TASK DIRECTIONS - Going down the data below, set down exactly the line with "- In blue the" and each line after it through the line with "Worst hold slack got worse by 0.0093 ns."; no other lines.

━━━━━━━━━━━━━━━━

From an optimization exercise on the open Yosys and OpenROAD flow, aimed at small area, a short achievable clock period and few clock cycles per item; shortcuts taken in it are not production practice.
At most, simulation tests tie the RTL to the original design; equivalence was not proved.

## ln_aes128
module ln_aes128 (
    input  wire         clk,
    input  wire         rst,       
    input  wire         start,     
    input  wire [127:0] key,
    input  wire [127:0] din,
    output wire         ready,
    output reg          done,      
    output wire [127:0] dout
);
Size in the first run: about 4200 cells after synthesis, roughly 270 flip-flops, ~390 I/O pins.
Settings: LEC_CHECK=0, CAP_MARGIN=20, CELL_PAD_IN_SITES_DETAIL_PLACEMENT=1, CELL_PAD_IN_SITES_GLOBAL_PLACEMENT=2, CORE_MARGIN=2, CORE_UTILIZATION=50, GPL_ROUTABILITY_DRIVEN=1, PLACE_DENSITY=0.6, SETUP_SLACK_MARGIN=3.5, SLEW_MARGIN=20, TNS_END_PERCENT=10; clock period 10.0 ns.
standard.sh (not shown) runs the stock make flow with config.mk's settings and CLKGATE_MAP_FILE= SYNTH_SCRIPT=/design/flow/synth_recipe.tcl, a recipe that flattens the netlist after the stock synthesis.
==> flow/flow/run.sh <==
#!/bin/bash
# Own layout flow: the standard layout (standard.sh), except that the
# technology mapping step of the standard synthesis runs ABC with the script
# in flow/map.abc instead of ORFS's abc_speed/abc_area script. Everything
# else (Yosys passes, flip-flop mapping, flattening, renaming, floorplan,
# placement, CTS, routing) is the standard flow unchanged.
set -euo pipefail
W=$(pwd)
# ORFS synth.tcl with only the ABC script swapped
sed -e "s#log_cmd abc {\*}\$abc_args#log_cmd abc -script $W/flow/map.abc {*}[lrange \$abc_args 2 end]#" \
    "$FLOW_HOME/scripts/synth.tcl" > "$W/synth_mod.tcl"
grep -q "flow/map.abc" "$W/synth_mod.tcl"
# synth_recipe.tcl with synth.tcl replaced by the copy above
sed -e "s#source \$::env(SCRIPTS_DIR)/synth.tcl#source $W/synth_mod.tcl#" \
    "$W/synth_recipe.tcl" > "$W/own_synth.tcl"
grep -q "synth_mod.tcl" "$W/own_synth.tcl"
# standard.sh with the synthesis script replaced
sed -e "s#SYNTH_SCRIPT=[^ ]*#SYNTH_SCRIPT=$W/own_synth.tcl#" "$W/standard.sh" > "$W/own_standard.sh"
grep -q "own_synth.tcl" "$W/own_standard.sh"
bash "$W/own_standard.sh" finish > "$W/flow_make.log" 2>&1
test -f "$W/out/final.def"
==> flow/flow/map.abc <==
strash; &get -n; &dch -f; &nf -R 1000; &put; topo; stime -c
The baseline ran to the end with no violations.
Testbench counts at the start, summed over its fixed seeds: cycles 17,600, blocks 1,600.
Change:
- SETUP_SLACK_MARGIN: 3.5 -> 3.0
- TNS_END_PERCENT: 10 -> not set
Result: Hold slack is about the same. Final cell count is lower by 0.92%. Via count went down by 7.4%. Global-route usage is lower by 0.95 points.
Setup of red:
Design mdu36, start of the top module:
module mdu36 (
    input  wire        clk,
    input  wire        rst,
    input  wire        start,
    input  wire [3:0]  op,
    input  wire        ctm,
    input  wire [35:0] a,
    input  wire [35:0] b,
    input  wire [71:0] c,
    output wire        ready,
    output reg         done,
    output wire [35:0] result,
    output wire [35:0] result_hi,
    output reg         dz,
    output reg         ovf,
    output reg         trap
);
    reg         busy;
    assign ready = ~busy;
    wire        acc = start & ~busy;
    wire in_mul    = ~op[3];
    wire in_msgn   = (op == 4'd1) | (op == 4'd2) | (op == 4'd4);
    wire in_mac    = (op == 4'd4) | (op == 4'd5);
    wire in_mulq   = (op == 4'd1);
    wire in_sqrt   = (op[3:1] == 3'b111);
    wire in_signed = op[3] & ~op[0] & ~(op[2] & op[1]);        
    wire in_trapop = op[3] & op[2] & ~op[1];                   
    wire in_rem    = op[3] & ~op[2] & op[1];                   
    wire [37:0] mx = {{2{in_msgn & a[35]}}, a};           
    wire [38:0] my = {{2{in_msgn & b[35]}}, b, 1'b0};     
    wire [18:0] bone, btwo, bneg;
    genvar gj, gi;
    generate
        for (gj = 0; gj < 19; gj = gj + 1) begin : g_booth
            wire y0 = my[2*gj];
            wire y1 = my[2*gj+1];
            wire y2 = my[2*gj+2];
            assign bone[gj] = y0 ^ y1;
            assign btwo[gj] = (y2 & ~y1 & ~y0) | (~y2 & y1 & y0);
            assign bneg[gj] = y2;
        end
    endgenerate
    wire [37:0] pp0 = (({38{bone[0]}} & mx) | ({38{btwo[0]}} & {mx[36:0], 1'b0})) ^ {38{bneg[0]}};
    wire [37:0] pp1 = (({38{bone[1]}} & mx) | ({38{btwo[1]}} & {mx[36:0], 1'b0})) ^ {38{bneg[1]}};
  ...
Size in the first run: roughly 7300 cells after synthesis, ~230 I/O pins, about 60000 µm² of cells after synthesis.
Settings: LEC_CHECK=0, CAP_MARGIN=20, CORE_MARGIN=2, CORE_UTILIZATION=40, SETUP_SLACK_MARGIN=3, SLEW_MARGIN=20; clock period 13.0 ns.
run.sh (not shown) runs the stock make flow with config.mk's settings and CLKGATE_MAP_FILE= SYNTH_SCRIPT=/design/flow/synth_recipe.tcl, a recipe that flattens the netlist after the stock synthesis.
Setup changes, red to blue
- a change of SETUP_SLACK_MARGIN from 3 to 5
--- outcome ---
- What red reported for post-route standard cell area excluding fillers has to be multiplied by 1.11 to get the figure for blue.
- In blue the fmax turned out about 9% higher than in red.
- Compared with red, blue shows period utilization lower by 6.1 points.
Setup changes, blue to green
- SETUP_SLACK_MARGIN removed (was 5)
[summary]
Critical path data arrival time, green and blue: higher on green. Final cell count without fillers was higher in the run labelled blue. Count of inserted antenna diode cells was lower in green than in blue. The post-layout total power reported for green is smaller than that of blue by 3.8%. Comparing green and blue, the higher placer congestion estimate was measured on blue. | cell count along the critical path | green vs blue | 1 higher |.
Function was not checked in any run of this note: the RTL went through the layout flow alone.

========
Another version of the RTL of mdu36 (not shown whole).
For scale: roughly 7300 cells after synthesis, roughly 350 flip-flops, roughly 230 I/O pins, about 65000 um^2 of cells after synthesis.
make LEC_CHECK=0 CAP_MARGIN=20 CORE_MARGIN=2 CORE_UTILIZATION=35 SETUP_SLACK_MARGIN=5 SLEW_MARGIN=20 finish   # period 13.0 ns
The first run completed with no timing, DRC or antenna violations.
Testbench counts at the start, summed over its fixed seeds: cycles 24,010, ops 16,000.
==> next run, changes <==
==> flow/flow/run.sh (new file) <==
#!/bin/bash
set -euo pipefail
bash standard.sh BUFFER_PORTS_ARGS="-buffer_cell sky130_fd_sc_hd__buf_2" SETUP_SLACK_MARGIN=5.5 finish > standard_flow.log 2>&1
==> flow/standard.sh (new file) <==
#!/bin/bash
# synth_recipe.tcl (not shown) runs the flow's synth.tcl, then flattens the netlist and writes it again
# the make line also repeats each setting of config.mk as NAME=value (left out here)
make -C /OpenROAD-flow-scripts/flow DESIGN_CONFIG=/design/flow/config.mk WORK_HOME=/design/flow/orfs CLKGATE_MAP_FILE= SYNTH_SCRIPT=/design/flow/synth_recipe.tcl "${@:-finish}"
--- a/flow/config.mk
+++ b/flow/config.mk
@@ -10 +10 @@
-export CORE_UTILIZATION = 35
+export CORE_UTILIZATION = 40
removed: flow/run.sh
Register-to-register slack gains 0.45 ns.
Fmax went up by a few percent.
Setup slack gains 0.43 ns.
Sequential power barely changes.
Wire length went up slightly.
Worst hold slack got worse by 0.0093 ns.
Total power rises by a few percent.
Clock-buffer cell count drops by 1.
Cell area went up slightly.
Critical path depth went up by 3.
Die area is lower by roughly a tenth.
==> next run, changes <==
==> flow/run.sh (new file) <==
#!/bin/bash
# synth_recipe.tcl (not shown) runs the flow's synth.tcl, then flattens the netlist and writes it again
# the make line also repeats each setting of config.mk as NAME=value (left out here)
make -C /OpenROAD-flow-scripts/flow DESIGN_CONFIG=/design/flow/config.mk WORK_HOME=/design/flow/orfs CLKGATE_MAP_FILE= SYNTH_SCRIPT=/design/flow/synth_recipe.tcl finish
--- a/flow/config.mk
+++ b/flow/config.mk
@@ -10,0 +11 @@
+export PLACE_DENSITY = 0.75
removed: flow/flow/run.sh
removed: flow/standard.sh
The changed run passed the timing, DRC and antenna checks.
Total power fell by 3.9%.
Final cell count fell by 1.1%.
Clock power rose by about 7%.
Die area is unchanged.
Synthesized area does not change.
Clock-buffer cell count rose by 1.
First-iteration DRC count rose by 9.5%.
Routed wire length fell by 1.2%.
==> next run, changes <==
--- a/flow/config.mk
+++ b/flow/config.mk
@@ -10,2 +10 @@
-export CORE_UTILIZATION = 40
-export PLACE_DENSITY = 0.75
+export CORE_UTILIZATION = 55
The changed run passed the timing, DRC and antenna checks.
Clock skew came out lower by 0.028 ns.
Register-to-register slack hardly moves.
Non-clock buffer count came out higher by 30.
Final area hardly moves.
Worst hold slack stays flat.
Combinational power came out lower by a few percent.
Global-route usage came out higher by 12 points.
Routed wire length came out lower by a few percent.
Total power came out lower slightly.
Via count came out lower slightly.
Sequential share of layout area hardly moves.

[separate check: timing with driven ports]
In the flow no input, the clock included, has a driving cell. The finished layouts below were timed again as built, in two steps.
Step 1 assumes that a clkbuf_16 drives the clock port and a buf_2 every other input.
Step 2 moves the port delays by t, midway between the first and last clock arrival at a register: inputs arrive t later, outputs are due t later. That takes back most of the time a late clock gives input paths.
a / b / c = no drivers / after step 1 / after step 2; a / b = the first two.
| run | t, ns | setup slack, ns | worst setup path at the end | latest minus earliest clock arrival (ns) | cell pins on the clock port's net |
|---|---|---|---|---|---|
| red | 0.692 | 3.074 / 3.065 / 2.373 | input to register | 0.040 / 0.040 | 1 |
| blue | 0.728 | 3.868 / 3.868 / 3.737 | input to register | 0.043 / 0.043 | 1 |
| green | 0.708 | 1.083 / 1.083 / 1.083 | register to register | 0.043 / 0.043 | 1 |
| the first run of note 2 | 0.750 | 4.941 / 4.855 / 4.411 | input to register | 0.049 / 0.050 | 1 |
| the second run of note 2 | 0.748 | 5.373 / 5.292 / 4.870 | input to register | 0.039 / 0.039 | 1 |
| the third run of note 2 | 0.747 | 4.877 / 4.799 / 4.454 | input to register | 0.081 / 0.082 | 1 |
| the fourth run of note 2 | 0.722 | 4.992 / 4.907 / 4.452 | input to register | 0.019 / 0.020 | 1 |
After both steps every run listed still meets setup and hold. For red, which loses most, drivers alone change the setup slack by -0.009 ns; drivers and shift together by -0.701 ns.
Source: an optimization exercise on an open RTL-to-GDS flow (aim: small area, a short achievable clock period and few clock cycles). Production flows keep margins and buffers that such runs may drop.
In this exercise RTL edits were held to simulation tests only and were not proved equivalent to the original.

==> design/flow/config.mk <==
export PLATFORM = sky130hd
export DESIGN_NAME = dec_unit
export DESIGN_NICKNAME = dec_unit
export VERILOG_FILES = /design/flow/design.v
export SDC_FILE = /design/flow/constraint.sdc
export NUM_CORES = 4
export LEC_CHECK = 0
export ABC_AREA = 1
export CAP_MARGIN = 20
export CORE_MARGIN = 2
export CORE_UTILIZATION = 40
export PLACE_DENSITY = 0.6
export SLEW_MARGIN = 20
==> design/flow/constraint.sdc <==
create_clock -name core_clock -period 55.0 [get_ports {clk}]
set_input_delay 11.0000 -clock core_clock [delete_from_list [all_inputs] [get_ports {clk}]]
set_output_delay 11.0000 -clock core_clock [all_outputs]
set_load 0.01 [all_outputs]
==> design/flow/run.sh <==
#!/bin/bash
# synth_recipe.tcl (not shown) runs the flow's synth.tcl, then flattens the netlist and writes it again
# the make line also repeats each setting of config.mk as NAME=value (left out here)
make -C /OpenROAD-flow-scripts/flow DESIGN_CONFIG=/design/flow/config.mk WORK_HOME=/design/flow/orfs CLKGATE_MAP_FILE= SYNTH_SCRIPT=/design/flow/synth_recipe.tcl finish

━━━━━━━━━━━━━━━━

ANSWER BOX -
- In blue the fmax turned out about 9% higher than in red.
- Compared with red, blue shows period utilization lower by 6.1 points.
Setup changes, blue to green
- SETUP_SLACK_MARGIN removed (was 5)
[summary]
Critical path data arrival time, green and blue: higher on green. Final cell count without fillers was higher in the run labelled blue. Count of inserted antenna diode cells was lower in green than in blue. The post-layout total power reported for green is smaller than that of blue by 3.8%. Comparing green and blue, the higher placer congestion estimate was measured on blue. | cell count along the critical path | green vs blue | 1 higher |.
Function was not checked in any run of this note: the RTL went through the layout flow alone.

========
Another version of the RTL of mdu36 (not shown whole).
For scale: roughly 7300 cells after synthesis, roughly 350 flip-flops, roughly 230 I/O pins, about 65000 um^2 of cells after synthesis.
make LEC_CHECK=0 CAP_MARGIN=20 CORE_MARGIN=2 CORE_UTILIZATION=35 SETUP_SLACK_MARGIN=5 SLEW_MARGIN=20 finish   # period 13.0 ns
The first run completed with no timing, DRC or antenna violations.
Testbench counts at the start, summed over its fixed seeds: cycles 24,010, ops 16,000.
==> next run, changes <==
==> flow/flow/run.sh (new file) <==
#!/bin/bash
set -euo pipefail
bash standard.sh BUFFER_PORTS_ARGS="-buffer_cell sky130_fd_sc_hd__buf_2" SETUP_SLACK_MARGIN=5.5 finish > standard_flow.log 2>&1
==> flow/standard.sh (new file) <==
#!/bin/bash
# synth_recipe.tcl (not shown) runs the flow's synth.tcl, then flattens the netlist and writes it again
# the make line also repeats each setting of config.mk as NAME=value (left out here)
make -C /OpenROAD-flow-scripts/flow DESIGN_CONFIG=/design/flow/config.mk WORK_HOME=/design/flow/orfs CLKGATE_MAP_FILE= SYNTH_SCRIPT=/design/flow/synth_recipe.tcl "${@:-finish}"
--- a/flow/config.mk
+++ b/flow/config.mk
@@ -10 +10 @@
-export CORE_UTILIZATION = 35
+export CORE_UTILIZATION = 40
removed: flow/run.sh
Register-to-register slack gains 0.45 ns.
Fmax went up by a few percent.
Setup slack gains 0.43 ns.
Sequential power barely changes.
Wire length went up slightly.
Worst hold slack got worse by 0.0093 ns.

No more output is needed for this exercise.